Description of the task:
What lines of the listing below contain the word "inverters"? Copy each of them out.

Data listing:
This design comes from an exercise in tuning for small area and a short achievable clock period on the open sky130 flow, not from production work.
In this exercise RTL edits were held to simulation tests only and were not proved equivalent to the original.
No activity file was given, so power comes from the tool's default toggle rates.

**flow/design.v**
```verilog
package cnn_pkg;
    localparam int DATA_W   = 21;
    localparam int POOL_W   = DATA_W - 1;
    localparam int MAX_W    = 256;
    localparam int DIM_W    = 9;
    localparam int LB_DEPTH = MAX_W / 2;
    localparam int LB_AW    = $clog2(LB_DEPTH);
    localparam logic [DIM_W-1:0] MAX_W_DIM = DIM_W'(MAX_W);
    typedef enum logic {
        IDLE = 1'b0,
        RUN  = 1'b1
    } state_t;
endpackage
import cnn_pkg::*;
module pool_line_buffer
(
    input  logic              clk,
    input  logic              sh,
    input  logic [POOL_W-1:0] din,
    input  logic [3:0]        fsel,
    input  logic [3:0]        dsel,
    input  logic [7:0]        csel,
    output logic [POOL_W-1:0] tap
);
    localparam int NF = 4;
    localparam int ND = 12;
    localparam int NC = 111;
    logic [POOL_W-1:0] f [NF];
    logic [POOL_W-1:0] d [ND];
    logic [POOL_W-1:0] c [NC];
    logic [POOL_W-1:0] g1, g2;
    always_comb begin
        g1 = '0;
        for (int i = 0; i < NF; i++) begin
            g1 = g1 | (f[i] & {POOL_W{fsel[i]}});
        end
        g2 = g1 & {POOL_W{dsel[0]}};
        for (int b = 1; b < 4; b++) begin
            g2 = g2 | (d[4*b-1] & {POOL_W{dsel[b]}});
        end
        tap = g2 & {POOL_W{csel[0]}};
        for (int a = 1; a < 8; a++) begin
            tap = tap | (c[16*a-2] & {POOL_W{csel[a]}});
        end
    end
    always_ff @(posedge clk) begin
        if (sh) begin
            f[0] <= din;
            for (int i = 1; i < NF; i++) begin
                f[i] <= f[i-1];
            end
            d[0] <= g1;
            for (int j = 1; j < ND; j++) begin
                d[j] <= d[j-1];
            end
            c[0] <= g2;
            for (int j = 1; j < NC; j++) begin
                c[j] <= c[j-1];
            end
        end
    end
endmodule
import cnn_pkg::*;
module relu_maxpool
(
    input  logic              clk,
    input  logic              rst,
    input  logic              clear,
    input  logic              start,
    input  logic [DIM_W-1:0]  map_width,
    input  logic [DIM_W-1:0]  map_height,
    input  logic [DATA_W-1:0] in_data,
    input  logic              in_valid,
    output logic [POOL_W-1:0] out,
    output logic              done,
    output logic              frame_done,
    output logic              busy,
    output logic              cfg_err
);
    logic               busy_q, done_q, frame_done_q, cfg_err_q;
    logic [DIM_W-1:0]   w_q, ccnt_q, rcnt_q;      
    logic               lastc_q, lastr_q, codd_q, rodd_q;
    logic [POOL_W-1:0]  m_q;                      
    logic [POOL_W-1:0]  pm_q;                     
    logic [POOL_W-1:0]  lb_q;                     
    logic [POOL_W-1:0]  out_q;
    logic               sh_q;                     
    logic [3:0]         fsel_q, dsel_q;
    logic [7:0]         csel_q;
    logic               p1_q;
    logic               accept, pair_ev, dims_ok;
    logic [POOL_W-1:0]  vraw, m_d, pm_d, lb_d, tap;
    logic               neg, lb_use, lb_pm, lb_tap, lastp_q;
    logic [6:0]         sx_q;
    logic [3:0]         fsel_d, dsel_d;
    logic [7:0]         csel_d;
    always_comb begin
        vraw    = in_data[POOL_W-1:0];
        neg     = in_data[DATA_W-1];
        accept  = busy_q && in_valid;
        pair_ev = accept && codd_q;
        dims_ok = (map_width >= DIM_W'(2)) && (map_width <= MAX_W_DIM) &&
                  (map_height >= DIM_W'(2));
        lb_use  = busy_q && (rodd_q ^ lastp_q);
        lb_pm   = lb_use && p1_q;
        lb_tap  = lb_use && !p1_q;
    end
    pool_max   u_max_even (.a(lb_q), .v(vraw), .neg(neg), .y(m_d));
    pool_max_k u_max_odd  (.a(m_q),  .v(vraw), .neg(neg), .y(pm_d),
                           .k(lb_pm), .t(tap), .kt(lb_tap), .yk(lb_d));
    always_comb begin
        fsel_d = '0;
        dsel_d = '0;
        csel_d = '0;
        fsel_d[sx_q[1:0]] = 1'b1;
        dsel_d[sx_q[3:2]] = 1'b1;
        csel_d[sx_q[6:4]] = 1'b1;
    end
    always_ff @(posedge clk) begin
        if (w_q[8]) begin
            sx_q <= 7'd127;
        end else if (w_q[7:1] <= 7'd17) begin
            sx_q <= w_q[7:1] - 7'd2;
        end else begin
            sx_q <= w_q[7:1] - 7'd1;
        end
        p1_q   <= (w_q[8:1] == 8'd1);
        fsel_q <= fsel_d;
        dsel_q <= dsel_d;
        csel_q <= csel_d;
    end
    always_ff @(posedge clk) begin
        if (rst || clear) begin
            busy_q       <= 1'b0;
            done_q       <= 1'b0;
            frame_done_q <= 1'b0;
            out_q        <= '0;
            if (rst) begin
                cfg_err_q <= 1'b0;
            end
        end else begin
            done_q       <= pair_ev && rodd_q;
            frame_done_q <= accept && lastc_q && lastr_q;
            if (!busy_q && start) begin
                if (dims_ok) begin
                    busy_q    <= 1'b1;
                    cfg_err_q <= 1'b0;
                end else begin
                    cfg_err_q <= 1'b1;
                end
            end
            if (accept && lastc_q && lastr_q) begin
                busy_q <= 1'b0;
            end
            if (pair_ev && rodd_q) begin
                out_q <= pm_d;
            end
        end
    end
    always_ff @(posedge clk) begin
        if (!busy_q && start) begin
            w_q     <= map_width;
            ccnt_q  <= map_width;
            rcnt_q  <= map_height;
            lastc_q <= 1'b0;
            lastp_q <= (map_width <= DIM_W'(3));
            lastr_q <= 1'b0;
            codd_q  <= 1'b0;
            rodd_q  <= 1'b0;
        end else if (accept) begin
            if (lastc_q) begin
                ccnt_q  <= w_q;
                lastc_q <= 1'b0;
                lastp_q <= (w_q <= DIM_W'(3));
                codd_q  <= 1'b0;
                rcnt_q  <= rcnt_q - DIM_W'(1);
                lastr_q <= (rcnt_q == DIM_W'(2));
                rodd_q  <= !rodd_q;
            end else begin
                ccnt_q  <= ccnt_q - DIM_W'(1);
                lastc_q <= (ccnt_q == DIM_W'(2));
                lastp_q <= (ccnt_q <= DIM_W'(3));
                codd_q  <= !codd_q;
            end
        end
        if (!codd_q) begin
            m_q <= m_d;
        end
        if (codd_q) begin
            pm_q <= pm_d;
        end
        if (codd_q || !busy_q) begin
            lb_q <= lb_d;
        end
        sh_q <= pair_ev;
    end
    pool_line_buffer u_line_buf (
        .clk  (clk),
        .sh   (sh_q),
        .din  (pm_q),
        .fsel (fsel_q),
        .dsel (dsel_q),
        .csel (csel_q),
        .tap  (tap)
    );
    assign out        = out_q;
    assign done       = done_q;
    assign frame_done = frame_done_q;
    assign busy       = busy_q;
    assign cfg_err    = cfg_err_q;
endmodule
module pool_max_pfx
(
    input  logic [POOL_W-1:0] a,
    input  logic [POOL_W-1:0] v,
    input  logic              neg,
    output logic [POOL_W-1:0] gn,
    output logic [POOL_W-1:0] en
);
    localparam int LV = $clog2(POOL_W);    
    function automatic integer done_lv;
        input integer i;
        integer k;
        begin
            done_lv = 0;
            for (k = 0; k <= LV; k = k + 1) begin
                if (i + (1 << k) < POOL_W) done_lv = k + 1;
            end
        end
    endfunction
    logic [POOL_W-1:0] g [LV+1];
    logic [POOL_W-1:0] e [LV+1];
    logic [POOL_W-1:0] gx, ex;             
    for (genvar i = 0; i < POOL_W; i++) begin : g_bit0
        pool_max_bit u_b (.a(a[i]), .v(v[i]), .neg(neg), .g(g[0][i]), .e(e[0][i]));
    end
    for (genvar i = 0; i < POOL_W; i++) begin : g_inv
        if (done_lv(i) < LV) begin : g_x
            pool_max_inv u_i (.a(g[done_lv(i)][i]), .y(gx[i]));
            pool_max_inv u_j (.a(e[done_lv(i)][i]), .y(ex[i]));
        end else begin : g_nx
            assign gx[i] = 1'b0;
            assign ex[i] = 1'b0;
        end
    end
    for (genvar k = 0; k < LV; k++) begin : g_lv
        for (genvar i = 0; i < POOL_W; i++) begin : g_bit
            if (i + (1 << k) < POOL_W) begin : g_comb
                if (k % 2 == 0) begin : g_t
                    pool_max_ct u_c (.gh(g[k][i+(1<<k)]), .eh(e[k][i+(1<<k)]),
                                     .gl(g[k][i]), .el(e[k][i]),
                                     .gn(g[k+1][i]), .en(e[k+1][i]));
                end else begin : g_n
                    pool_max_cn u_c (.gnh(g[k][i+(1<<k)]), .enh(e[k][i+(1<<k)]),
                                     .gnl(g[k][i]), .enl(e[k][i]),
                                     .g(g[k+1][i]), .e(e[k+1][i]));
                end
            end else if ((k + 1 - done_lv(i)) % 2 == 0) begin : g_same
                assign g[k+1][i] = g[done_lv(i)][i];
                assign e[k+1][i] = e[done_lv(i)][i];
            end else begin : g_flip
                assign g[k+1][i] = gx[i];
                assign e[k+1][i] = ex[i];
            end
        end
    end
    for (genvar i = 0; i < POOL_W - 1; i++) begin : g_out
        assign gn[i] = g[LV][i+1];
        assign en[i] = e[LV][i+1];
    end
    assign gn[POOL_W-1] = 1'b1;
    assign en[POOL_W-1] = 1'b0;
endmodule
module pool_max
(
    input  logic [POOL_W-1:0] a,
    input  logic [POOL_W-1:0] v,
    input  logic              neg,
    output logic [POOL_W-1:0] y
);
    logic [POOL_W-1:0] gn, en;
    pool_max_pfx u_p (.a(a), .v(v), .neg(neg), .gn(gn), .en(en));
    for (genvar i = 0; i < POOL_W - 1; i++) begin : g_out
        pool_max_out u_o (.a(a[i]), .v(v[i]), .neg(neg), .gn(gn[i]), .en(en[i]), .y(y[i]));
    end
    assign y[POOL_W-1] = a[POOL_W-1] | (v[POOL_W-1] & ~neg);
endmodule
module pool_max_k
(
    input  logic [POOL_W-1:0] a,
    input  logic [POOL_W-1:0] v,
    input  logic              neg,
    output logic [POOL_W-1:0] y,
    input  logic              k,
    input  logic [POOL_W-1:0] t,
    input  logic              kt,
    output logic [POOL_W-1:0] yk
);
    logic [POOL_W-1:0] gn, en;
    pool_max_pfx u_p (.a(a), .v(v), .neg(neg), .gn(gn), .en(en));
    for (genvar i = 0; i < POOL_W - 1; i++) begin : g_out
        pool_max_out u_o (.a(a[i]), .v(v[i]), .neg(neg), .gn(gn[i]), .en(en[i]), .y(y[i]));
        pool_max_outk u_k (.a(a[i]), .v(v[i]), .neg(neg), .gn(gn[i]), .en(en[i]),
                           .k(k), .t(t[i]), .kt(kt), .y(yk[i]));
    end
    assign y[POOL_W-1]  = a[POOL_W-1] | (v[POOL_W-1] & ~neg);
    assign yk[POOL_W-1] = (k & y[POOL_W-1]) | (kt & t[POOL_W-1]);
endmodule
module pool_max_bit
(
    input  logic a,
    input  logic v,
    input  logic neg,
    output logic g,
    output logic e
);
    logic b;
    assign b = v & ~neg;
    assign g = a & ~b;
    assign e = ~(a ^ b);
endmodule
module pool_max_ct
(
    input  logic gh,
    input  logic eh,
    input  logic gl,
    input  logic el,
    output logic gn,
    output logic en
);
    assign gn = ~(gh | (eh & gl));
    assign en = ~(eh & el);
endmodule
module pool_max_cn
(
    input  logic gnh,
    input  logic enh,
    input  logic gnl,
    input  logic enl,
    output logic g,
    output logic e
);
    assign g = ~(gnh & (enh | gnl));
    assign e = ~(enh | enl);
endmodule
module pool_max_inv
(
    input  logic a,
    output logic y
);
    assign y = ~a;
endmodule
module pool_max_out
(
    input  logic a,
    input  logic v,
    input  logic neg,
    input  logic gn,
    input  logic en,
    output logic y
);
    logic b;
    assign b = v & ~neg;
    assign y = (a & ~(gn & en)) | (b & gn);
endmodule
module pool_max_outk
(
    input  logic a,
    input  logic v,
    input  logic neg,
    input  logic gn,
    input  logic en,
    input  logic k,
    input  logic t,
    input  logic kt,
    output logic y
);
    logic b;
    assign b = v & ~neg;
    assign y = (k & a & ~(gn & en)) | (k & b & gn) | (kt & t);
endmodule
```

...

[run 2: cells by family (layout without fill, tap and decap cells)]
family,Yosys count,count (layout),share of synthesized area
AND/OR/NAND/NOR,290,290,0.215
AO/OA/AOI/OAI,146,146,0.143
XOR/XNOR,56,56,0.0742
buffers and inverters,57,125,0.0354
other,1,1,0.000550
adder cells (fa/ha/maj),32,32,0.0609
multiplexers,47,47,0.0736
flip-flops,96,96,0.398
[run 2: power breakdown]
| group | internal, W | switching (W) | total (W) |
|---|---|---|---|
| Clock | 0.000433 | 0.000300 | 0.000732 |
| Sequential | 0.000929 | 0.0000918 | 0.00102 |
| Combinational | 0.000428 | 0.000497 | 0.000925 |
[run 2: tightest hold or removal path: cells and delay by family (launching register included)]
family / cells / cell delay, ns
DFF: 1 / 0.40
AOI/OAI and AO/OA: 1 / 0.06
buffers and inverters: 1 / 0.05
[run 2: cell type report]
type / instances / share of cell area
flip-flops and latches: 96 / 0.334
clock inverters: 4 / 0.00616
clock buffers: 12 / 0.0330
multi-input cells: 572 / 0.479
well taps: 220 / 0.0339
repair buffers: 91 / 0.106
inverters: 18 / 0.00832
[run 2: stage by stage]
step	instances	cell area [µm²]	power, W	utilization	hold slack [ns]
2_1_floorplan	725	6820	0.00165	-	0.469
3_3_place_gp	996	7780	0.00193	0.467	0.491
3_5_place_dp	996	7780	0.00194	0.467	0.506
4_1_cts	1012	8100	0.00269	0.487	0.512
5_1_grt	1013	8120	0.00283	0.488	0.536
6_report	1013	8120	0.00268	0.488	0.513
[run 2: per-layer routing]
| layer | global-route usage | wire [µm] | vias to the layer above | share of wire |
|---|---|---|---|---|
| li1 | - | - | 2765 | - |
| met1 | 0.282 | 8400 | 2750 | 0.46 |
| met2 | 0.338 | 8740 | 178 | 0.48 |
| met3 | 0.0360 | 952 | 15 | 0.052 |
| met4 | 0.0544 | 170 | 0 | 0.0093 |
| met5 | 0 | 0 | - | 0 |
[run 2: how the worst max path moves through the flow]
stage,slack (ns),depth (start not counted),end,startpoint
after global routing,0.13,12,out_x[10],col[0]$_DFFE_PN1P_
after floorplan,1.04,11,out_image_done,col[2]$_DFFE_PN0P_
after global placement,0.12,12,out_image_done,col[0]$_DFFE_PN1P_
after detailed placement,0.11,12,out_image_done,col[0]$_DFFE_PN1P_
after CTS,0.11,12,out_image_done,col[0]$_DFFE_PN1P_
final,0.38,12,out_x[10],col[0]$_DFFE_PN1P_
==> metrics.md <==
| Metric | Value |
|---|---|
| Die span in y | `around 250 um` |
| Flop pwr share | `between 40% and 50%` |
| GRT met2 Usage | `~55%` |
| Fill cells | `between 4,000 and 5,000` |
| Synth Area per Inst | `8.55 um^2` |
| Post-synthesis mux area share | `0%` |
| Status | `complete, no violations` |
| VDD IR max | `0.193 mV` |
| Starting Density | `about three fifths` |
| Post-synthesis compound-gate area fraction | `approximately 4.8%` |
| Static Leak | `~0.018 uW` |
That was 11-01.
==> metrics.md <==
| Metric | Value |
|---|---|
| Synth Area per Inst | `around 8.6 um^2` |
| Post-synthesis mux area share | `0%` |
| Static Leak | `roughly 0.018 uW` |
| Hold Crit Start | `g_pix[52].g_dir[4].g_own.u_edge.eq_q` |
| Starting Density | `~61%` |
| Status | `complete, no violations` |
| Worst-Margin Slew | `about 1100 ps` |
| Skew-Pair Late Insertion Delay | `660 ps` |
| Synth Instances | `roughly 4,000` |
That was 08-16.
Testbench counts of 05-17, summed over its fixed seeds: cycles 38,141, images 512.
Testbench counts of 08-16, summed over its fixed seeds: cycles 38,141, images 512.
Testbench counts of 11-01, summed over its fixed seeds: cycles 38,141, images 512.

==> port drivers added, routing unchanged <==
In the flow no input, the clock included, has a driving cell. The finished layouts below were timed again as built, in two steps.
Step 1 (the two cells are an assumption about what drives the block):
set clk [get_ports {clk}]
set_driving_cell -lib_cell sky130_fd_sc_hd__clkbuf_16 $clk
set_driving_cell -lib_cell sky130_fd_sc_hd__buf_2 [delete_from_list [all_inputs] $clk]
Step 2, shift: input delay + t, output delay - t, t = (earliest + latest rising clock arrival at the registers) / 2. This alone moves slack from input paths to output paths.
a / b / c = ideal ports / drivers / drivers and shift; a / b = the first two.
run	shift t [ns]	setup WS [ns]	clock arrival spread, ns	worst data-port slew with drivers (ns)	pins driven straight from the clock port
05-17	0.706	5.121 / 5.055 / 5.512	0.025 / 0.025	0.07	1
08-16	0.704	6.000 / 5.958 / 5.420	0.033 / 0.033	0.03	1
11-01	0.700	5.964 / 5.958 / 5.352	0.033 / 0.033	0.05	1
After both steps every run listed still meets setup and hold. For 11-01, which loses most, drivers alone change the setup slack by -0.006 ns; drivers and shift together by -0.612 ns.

Response box:
buffers and inverters,57,125,0.0354
buffers and inverters: 1 / 0.05
clock inverters: 4 / 0.00616
inverters: 18 / 0.00832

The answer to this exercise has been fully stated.